The report also predicted that more MSPs will look for outside partners with cybersecurity expertise and leverage threat research organizations to better combat the threat landscape. Can you double down on that?

Those jobs are hard to find in-house. They really are. The talent gap is widening and widening so it’s tougher and tougher. How I structure my organizations, I have tactical threat intelligence and I have strategic threat intelligence. The technical folks wear many hats. They’re extremely hard to find, to be able to have somebody come in and formalize and set up a platform to effectively, in real time, be able to protect environments. It’s not something that can completely be automated.

Those folks are garnering a high dollar, but also they’re just harder to find. That position is usually developed through somebody else, like through an incident response analyst or SOC analyst that has some good chops, then they get interviewed. That’s a journeyman type of role versus somebody you’re going to hire right out of college.

Specialized cybersecurity training is also predicted to increase, so talk to me about that.

We have to get away from annual cybersecurity training.
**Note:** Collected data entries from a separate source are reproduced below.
`config.mk`:
```
export PLATFORM = sky130hd
export DESIGN_NAME = apb_multi_slave
export DESIGN_NICKNAME = d
export VERILOG_FILES = /design/src/rtl/apb_slv_pkg.sv /design/src/rtl/apb_slv_regfile.sv /design/src/rtl/apb_multi_slave.sv
export SDC_FILE = /design/constraint.sdc
export NUM_CORES = 2
export LEC_CHECK = 0
export CAP_MARGIN = 15
export CORE_AREA = 3 3 491 396
export CTS_BUF_LIST = sky130_fd_sc_hd__clkbuf_16
export DETAILED_ROUTE_END_ITERATION = 8
export DIE_AREA = 0 0 494 399
export PLACE_DENSITY = 0.71
export REMOVE_ABC_BUFFERS = 1
export SLEW_MARGIN = 10
export SYNTH_ARGS = -nofsm -noshare
export SYNTH_HDL_FRONTEND = slang
export SYNTH_SLANG_ARGS = --single-unit
```
`constraint.sdc`:
```
create_clock -name clk -period 117.8 [get_ports clk]
set_input_delay 17.67 -clock clk [delete_from_list [all_inputs] [get_ports clk]]
set_output_delay 17.67 -clock clk [all_outputs]
set_load 0.01 [all_outputs]
```
`src/rtl/apb_slv_pkg.sv`:
```
// Shared types and sizing helpers for the multi-region APB completer.
package apb_slv_pkg;

    typedef enum logic [1:0] {
        IDLE = 2'd0,
        WAIT = 2'd1,
        RESP = 2'd2
    } state_e;

    localparam int unsigned MAX_WAIT_CYCLES = 15;
    localparam int unsigned WAIT_CNT_W      = 4;

    function automatic int unsigned idx_width(input int unsigned depth);
        return (depth > 1) ? $clog2(depth) : 1;
    endfunction

    function automatic int unsigned sel_width(input int unsigned num_slv);
        return (num_slv > 1) ? $clog2(num_slv) : 1;
    endfunction

    // First byte address past the end of one region.
    function automatic int unsigned byte_limit(input int unsigned depth, input int unsigned data_w);
        return depth * (data_w / 8);
    endfunction

endpackage

```
`src/rtl/apb_slv_regfile.sv`:
```
// One region's flop storage: byte-enabled write port and a registered read port.
module apb_slv_regfile
    import apb_slv_pkg::*;
#(
    parameter int unsigned DATA_W = 32,
    parameter int unsigned DEPTH  = 16,
    parameter int unsigned IDX_W  = idx_width(DEPTH)
) (
    input  logic                clk,
    input  logic                rst,
    input  logic                we_i,
    input  logic                re_i,
    input  logic [IDX_W-1:0]    idx_i,
    input  logic [DATA_W-1:0]   wdata_i,
    input  logic [DATA_W/8-1:0] be_i,
    output logic [DATA_W-1:0]   rdata_o
);

    localparam int unsigned BE_W = DATA_W / 8;

    logic [DATA_W-1:0] mem_q [DEPTH];
    logic [DATA_W-1:0] rdata_q;

    always_ff @(posedge clk or posedge rst) begin
        if (rst) begin
            for (int i = 0; i < int'(DEPTH); i++) begin
                mem_q[i] <= '0;
            end
            rdata_q <= '0;
        end else begin
            if (we_i) begin
                for (int b = 0; b < int'(BE_W); b++) begin
                    if (be_i[b]) begin
                        mem_q[idx_i][b*8 +: 8] <= wdata_i[b*8 +: 8];
                    end
                end
            end
            if (re_i) begin
                rdata_q <= mem_q[idx_i];
            end
        end
    end

    assign rdata_o = rdata_q;

endmodule

```
`src/rtl/apb_multi_slave.sv`:
```
// APB completer with NUM_SLV isolated flop-based regions and programmable wait states.
// Optional byte strobes are enabled by defining APB_PSTRB_EN.
module apb_multi_slave
    import apb_slv_pkg::*;
#(
    parameter int unsigned NUM_SLV     = 4,
    parameter int unsigned ADDR_W      = 32,
    parameter int unsigned DATA_W      = 32,
    parameter int unsigned DEPTH       = 16,
    parameter int unsigned WAIT_CYCLES = 0
) (
    input  logic                clk,
    input  logic                resetn,
    input  logic [ADDR_W-1:0]   PADDR,
    input  logic [NUM_SLV-1:0]  PSEL,
    input  logic                PENABLE,
    input  logic                PWRITE,
    input  logic [DATA_W-1:0]   PWDATA,
`ifdef APB_PSTRB_EN
    input  logic [DATA_W/8-1:0] PSTRB,
`endif
    output logic [DATA_W-1:0]   PRDATA,
    output logic                PREADY,
    output logic                PSLVERR
);

    localparam int unsigned IDX_W      = idx_width(DEPTH);
    localparam int unsigned SEL_W      = sel_width(NUM_SLV);
    localparam int unsigned BE_W       = DATA_W / 8;
    localparam int unsigned ADDR_LIMIT = byte_limit(DEPTH, DATA_W);
    localparam int unsigned WAIT_LOAD  = (WAIT_CYCLES == 0) ? 0 : WAIT_CYCLES - 1;

    state_e                state_q, state_d;
    logic [WAIT_CNT_W-1:0] cnt_q, cnt_d;
    logic [SEL_W-1:0]      sel_q, sel_d;
    logic [IDX_W-1:0]      idx_q, idx_d;
    logic                  wr_q, wr_d;
    logic [DATA_W-1:0]     wdata_q, wdata_d;
    logic [BE_W-1:0]       be_q, be_d;
    logic                  err_q, err_d;
    logic                  pready_q, pready_d;
    logic                  pslverr_q, pslverr_d;
    logic [SEL_W-1:0]      rd_sel_q, rd_sel_d;
    logic                  rd_err_q, rd_err_d;

    logic                  setup_c;
    logic                  commit_c;
    logic [SEL_W-1:0]      live_sel;
    logic [IDX_W-1:0]      live_idx;
    logic [BE_W-1:0]       live_be;
    logic                  live_err;
    logic [SEL_W-1:0]      cur_sel;
    logic [IDX_W-1:0]      cur_idx;
    logic                  cur_wr;
    logic [DATA_W-1:0]     cur_wdata;
    logic [BE_W-1:0]       cur_be;
    logic                  cur_err;
    logic [NUM_SLV-1:0]    we;
    logic [NUM_SLV-1:0]    re;
    logic [DATA_W-1:0]     rdata_arr [NUM_SLV];

    assign setup_c  = (|PSEL) & ~PENABLE;
    assign live_idx = PADDR[IDX_W+1:2];

`ifdef APB_PSTRB_EN
    assign live_be = PSTRB;
`else
    assign live_be = '1;
`endif

    // Region index (lowest set bit) and error decode of the live SETUP phase.
    always_comb begin
        live_sel = '0;
        for (int k = int'(NUM_SLV) - 1; k >= 0; k--) begin
            if (PSEL[k]) begin
                live_sel = SEL_W'(k);
            end
        end
        live_err = (PADDR[1:0] != 2'b00)
                 | (PADDR >= ADDR_W'(ADDR_LIMIT))
                 | ($countones(PSEL) > 1);
`ifdef APB_PSTRB_EN
        live_err = live_err | (~PWRITE & (|PSTRB));
`endif
    end

    // A zero-wait commit happens on the SETUP edge itself, before anything is latched.
    always_comb begin
        if (state_q == IDLE) begin
            cur_sel   = live_sel;
            cur_idx   = live_idx;
            cur_wr    = PWRITE;
            cur_wdata = PWDATA;
            cur_be    = live_be;
            cur_err   = live_err;
        end else begin
            cur_sel   = sel_q;
            cur_idx   = idx_q;
            cur_wr    = wr_q;
            cur_wdata = wdata_q;
            cur_be    = be_q;
            cur_err   = err_q;
        end
    end

    always_comb begin
        state_d   = state_q;
        cnt_d     = cnt_q;
        sel_d     = sel_q;
        idx_d     = idx_q;
        wr_d      = wr_q;
        wdata_d   = wdata_q;
        be_d      = be_q;
        err_d     = err_q;
        rd_sel_d  = rd_sel_q;
        rd_err_d  = rd_err_q;
        pready_d  = 1'b0;
        pslverr_d = 1'b0;
        commit_c  = 1'b0;

        case (state_q)
            IDLE: begin
                if (setup_c) begin
                    sel_d   = live_sel;
                    idx_d   = live_idx;
                    wr_d    = PWRITE;
                    wdata_d = PWDATA;
                    be_d    = live_be;
                    err_d   = live_err;
                    if (WAIT_CYCLES == 0) begin
                        state_d  = RESP;
                        commit_c = 1'b1;
                    end else begin
                        cnt_d   = WAIT_CNT_W'(WAIT_LOAD);
                        state_d = WAIT;
                    end
                end
            end
            WAIT: begin
                if (!(|PSEL) || !PENABLE) begin
                    state_d = IDLE;
                end else if (cnt_q != '0) begin
                    cnt_d = cnt_q - WAIT_CNT_W'(1);
                end else begin
                    state_d  = RESP;
                    commit_c = 1'b1;
                end
            end
            RESP: begin
                state_d = IDLE;
            end
            default: begin
                state_d = IDLE;
            end
        endcase

        if (commit_c) begin
            pready_d  = 1'b1;
            pslverr_d = cur_err;
            if (!cur_wr) begin
                rd_sel_d = cur_sel;
                rd_err_d = cur_err;
            end
        end
    end

    always_ff @(posedge clk or posedge resetn) begin
        if (resetn) begin
            state_q   <= IDLE;
            cnt_q     <= '0;
            sel_q     <= '0;
            idx_q     <= '0;
            wr_q      <= 1'b0;
            wdata_q   <= '0;
            be_q      <= '0;
            err_q     <= 1'b0;
            pready_q  <= 1'b0;
            pslverr_q <= 1'b0;
            rd_sel_q  <= '0;
            rd_err_q  <= 1'b0;
        end else begin
            state_q   <= state_d;
            cnt_q     <= cnt_d;
            sel_q     <= sel_d;
            idx_q     <= idx_d;
            wr_q      <= wr_d;
            wdata_q   <= wdata_d;
            be_q      <= be_d;
            err_q     <= err_d;
            pready_q  <= pready_d;
            pslverr_q <= pslverr_d;
            rd_sel_q  <= rd_sel_d;
            rd_err_q  <= rd_err_d;
        end
    end

    for (genvar k = 0; k < int'(NUM_SLV); k++) begin : g_region
        assign we[k] = commit_c &  cur_wr & ~cur_err & (cur_sel == SEL_W'(k));
        assign re[k] = commit_c & ~cur_wr & ~cur_err & (cur_sel == SEL_W'(k));

        apb_slv_regfile #(
            .DATA_W (DATA_W),
            .DEPTH  (DEPTH),
            .IDX_W  (IDX_W)
        ) u_regfile (
            .clk     (clk),
            .rst     (resetn),
            .we_i    (we[k]),
            .re_i    (re[k]),
            .idx_i   (cur_idx),
            .wdata_i (cur_wdata),
            .be_i    (cur_be),
            .rdata_o (rdata_arr[k])
        );
    end

    // Each region's read register holds until its next read; the last read's region and error pick the output.
    assign PRDATA  = rd_err_q ? '0 : rdata_arr[rd_sel_q];
    assign PREADY  = pready_q;
    assign PSLVERR = pslverr_q;

endmodule

```
==> impl_metrics.yaml <==
setup_path:
  cp_max_fo: 139
  crit_chain: "clkdlybuf4s50_1, nor3b_2, buf_12, buf_12, buf_4, buf_4, buf_4, o21ai_0, a41oi_1, a2111o_1, mux2_2"
  cp_num_buf_inv: 6
  path_delay_family: "buffers and inverters"
  path_class: "primary input to register"
  startpoint_type: "primary input"
  cp_slowest_cell: "buf_4"
  path_common_cell: "buf_4"
  max_stage_delay_ps: 810
  arrival_ps: 22970
  cp.required_ps: 118600
  end_kind: "register"
timing:
  setup_tns_ps: 0
  finalSetupViolCount: 0
  layout_setup_ws_ps: 95620
  fin_crit_sh_pct: 18.8
  worst_pin_slew_ps: 1190
  rsz0062_at_grt: "no"
  finClkSkew_ps: 23.4
  final_hold_viol_count: 0
  finalCriticalPeriod_ps: 22180
  timing.fmax_mhz: 45.1
  slew_headroom_pct: 20.6
  drv_slew: 0
floorplan:
  ios: 106
  die_w_um: 494
  die_height_um: 399
  die_area_um2: 197000
  initial_core_util_pct: 54.9
  design.core.area_um2: 190000
  num_rows: 143
routing:
  wl_per_cell_um: 32.0
  remaining_drc_errors: 0
  vias: 74000
  via_per_inst: 7.01
  firstDrtPassIters: 7
  routed_wl_mm: 338
  ant_nets: 0
  drt_iter0_drc: 8101
yosys:
  synthArstFlopShare_pct: 100
  ys_types: 46
  syn_area_per_cell_um2: 12.6
  syn-cell-area_um2: 104000
  synth_edf_count: 0
  synth_seq_cells: 2221
  dominantRegCellSynth: "dfrtp_1"
  ys_seq_area_share_pct: 53.4
  ys_warn_count: 0
  synth_cells: 8246
pwr:
  p_leak_uw: 0.0553
  p_per_area_nw_per_um2: 13.6
  vdd_ir_drop_max_mv: 0.0138
cells_and_area:
  drive_gt1_share_pct: 9.98
  final_cells: 10600
  area_growth_pct: 9.04
  nets: 7916
  mostFrequentLayoutCells: "dfrtp_1 (2217), mux2_1 (2030), o21ai_0 (1005), o21a_1 (912), clkbuf_16 (212)"
  final_common_cell: "dfrtp_1"
  final_util_pct: 59.9
  fillers: 14900
clock_tree:
  cts.path.max_buffers: 3
  cts_hold_buf: 0
  htreeDepth: 4
  cts_setup_buffers: 0
  clock_sinks: 2221
  numCtsBuffers: 209
  cts_tree: "yes"
  cts_resized: 0
  clk_pin_slew_worst_paths_ps: 60
  cts-root-buf: "clkbuf_16"
  clk-insertion-delay-late_ps: 860
grt:
  grt_overflow: 0
  first_global_vias: 75500
  grt_pass1_wl_mm: 501
  grt_max_degree: 172
  antenna_found_initial: 32
  grt_usage_pct: 33.9
worst_hold_path:
  min_path_type: "register to register"
run_status:
  run_status: "complete, no violations"
placement:
  pre_cts_ws_ps: 94770
  dpl.cell_count: 10200
  post-dp-hpwl_mm: 173
  gp_congestion: 0.819
  port_buffers: 105
flow_run:
  drv_cap: 0
-- synthesized netlist by cell type (2+ instances only) --
library cell | count | share of area, %
dfrtp_1 | 2221 | 53
and3_1 | 3 | 0.018
a41o_1 | 202 | 1.9
a41oi_1 | 50 | 0.42
a2111oi_0 | 111 | 0.93
nor4_2 | 2 | 0.024
nand2_1 | 112 | 0.40
or2_1 | 2 | 0.012
inv_1 | 9 | 0.032
mux4_2 | 32 | 0.69
clkbuf_1 | 723 | 2.6
nor3b_1 | 4 | 0.029
mux2_2 | 173 | 1.9
o41a_1 | 2 | 0.022
and3b_1 | 3 | 0.025
nand4_1 | 3 | 0.018
nor2b_1 | 33 | 0.20
o21ai_1 | 7 | 0.034
nand2b_1 | 4 | 0.024
o41ai_1 | 133 | 1.1
nor3_1 | 2 | 0.0096
buf_2 | 93 | 0.45
a21oi_1 | 2 | 0.0096
o21a_1 | 913 | 6.6
a2111o_1 | 34 | 0.37
nor3b_2 | 2 | 0.024
nor4_1 | 7 | 0.042
buf_1 | 116 | 0.42
nor2_1 | 15 | 0.054
o32a_1 | 2 | 0.019
mux2_1 | 2036 | 22
o2111ai_1 | 111 | 0.93
o32ai_1 | 2 | 0.017
o21ai_0 | 1005 | 4.8
nand3_1 | 66 | 0.32
-- per-layer routing --
layer	global-route usage, %	vias to the layer above	part of all wire (%)
li1	-	29900	-
met1	46.8	38900	41
met2	51.8	4212	44
met3	8.33	919	11
met4	13.1	10	4.2
met5	0	-	0.020
-- registers in the layout, summed over array words and instances, names as in the netlist --
signal	flops
PREADY	1
PSLVERR	1
err_q	1
g_region.u_regfile.mem_q	2048
g_region.u_regfile.rdata_o	128
idx_q	4
rd_err_q	1
rd_sel_q	2
sel_q	2
state_q	1
wdata_q	32
-- power breakdown --
part	switching, uW	total [uW]	leakage (uW)	internal [uW]
combinational	105	121	0.0209	15.7
sequential	2.37	767	0.0310	765
clock	301	655	0.00337	354
total	409	1540	0.0553	1130
-- worst paths after layout --
kind                                                                  to  cells past startpoint  slack (ps)              startpoint
min in group asynchronous   g_region[2].u_regfile.mem_q[502]$_DFFE_PP0P_                      2       17330                  resetn
max                         g_region[2].u_regfile.rdata_o[7]$_DFFE_PP0P_                     11       95620                PADDR[2]
min                                               wdata_q[4]$_DFFE_PP0P_                      2         480  wdata_q[4]$_DFFE_PP0P_
min reg2reg                                       wdata_q[4]$_DFFE_PP0P_                      2         480  wdata_q[4]$_DFFE_PP0P_
max reg2reg                g_region[0].u_regfile.rdata_o[14]$_DFFE_PP0P_                      9      112310  state_q[1]$_DFFE_PP0P_
max in group asynchronous   g_region[0].u_regfile.mem_q[286]$_DFFE_PP0P_                      7       95840                  resetn
-- kinds of logic after synthesis --
family                     synth area share (%)
DFF                                        53.4
buffers and inverters                      3.50
and+or+nand+nor                            1.25
AOI/OAI and AO/OA                          17.3
muxes                                      24.6
adders and majority gates                0.0312
-- through the flow --
stage	instance area, um^2	power (uW)	hold WS, ps
3_5_place_dp	107000	897	456
6_report	114000	1540	477
3_3_place_gp	107000	895	452
2_1_floorplan	101000	835	440
5_1_grt	114000	1580	490
4_1_cts	113000	1540	474
-- tightest hold or removal path, stage by stage (launching register included) --
cell     delay, ps
dfrtp_1        340
nand2_1         50
nand2_1         60
-- final cells by class --
cell class	instances	area, um^2	area share (%)
Sequential cell	2221	55600	48.9
Multi-Input combinational cell	5084	45400	40.0
Clock buffer	212	5310	4.67
Tap cell	2537	3170	2.80
Timing Repair Buffer	317	2890	2.54
Clock inverter	173	1160	1.02
Inverter	9	41.3	0.0364
Antenna cell	8	20.0	0.0176
(Power assumes the default switching activity.)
We have to get away from just doing it once a year. We try to assess on a continuous basis. I’ve looked at some tools where it’s behavioral-based, so it helps identify end-user risk behavior and applies the appropriate training to them versus one size fits all. It’s more hands-on than anything else. We have to get more sandbox training from a modernized standpoint.

If MSPs could take one thing away from this report, what would you want it to be?

It’s that [the cybercriminals are] not slowing down. This is here to stay, that’s not anything new. I would also say the adaptability of the groups that are behind the exploits. We’re using AI, they’re using AI, so it’s an arms race. We see them pulling back and doing lessons learned. They do after-action reviews on their capabilities, so we need to take [this] in and address this just as seriously.